# SLP intake?



## BigJim (Oct 30, 2004)

Has SLP mad an air intake for the GTO yet. I can't seem to find anything about them on the site?


----------



## wick (Nov 4, 2004)

It is the same motor that is in the Vette and Camaros. They make intakes for the LS1.


----------



## BigJim (Oct 30, 2004)

Ok thanks for the help. Thats waht i thought, but wasnt quite sure.


----------



## muohio (Sep 22, 2004)

wick said:


> It is the same motor that is in the Vette and Camaros. They make intakes for the LS1.


Hold up a second. The Vette and F-Body cars have completely different intakes along with the GTO. It may be the same motor, but getting air under the hood is different. For example, the Vette has a ram air intake on all models while the F-body has a different ram air setup only on the WS6 and SS. All other F-body cars have an airbox. The airbox on the GTO is located in completely different location and putting an intake from a Vette or F-body would not be a wise idea. Before you make a statement like they make intakes for the LS1, understand the vehicles.


----------



## wick (Nov 4, 2004)

Air box location has nothing to do with the intakes thats on the vehicle. They all have the same intakes on them, the hose assemlby and the throttle bodies are what is different. GM does not make 3 different intakes for the same motor.
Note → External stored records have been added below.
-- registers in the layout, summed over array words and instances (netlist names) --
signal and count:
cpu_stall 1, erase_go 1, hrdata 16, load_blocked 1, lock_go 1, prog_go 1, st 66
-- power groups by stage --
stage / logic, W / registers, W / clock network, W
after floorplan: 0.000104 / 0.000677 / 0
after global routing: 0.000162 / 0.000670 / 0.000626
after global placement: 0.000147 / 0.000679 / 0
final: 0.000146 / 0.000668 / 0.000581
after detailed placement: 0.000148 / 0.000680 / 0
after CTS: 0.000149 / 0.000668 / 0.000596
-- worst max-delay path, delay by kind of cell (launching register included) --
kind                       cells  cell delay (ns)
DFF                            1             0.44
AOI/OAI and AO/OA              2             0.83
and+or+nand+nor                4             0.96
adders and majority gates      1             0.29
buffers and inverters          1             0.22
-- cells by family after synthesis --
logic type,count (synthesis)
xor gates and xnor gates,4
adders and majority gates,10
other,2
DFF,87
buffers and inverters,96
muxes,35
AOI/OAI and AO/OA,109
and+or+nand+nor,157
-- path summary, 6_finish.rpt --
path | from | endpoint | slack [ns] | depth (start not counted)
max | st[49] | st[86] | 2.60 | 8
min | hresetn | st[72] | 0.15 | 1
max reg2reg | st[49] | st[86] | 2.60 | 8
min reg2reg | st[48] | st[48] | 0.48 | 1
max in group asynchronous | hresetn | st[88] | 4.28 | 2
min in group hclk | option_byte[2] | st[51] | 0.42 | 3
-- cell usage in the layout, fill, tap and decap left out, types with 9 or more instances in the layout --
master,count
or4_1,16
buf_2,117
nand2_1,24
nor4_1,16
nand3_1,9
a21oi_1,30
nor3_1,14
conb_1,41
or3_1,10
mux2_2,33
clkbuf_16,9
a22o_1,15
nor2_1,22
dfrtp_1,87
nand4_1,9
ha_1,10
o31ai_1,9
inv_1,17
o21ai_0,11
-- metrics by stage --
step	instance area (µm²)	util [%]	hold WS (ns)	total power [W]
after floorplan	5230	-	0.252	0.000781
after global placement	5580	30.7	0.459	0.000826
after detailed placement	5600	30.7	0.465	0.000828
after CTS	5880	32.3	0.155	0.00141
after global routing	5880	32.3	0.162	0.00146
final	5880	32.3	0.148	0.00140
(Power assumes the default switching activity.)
So yes, I do understand the vehicles and they do make an intake for them. Obviously you dont know much about the cars. :confused


----------



## Redline (Aug 10, 2004)

what he is trying to say is that teh intakes are set-up differently... like an aftermarket vette intake will not work with a GTO and same with camaro and stuff


----------



## ronaldvetteron (Nov 9, 2004)

Intake 'manifolds' are basically the same for the LS1 but the cold air 'intake' is different (trying to help clarify what the originator of the thread was trying to ask, I believe). Interestingly, pre 2002, the intake 'manifold' on the LS1 (aluminum block and heads) was different than the one on the 2004 GTO. The 2004 GTO has the LS6 manifold as have 2002 and later LS1s as I recall (I had a 2000 C5 with the LS1 and had considered putting the LS6/2002 and later LS1 manifold on it for the extra 5+/- it was claimed to yield). K&N and Lingenfelter both make CAIs for the 2004 GTO with TB to MAF connecting pipe that fits the GTO. AEM is reportedly coming out with one shortly as is, I believe, at least one other (either Vararam or Volant----can't recall).


----------



## MaxHax (Oct 16, 2004)

Not only does SLP make one but it doesn't cost that much, draws air from all sides and works excellent. It doen't cost much either and gives your engine a snarl...  I love mine and you on;y have to take off the top half of the air box, leave the bottom half in place for warranty or major dealer work etc.

http://www.cardomain.com/memberpage/544393

I bought mine from EPP they post here sometimes.

We can talk about what things do and why all day or we can buy one and put it on and see if it works. I chose to do the latter...  

I need to get this SLP Pulley on next, time and money...


----------



## BigJim (Oct 30, 2004)

lol thanks for the help. Do you think the kandn would be better since it doesnt have an airbox?


----------



## MaxHax (Oct 16, 2004)

Neither SLP or K&N have an airbox and both would probably net the same results I was talking about when you install (referencing the stock air box.)


----------



## muohio (Sep 22, 2004)

*!*



Redline said:


> what he is trying to say is that teh intakes are set-up differently... like an aftermarket vette intake will not work with a GTO and same with camaro and stuff


That's my point exactly. You have to buy the one for the GTO and can't assume that any LS1 will fit.


----------



## wick (Nov 4, 2004)

All of the intake manifolds for a LS1 are the same. The air intake tubes are different I will agree with that. But all of the manifolds are the same. No matter which car its installed on.


----------



## MaxHax (Oct 16, 2004)

OK since I am wanting to do both of these Mods let me try and clear this up.

This is the Cold Air Intake (CAI) I bought and installed and it woks excellent.
http://www.exoticperformanceplus.com/performance_parts/index.html?item=310

And this is what I uses to call an Intake Plenum the upper part,

http://www.exoticperformanceplus.com/performance_parts/index.html?item=2

500 bucks and a good mod, they make a polished version for 300 more if you need the "bling bling" factor. Both can be referred to as "Intakes".

I did number one and I am saving for number two so when allis said and done for 768.00 I will have both.

SLP made and LS6 manifold or what I call a plenum that claimed 25rwhp and fit right on top of the LS1's. Vettes use them and my FireHawk had one. I don't see why they wouldn't have one for this car or if the other LS6 ones would fit I never looked into it but it would be roughly the same price anyways or maybe even more. Hope this helps.


----------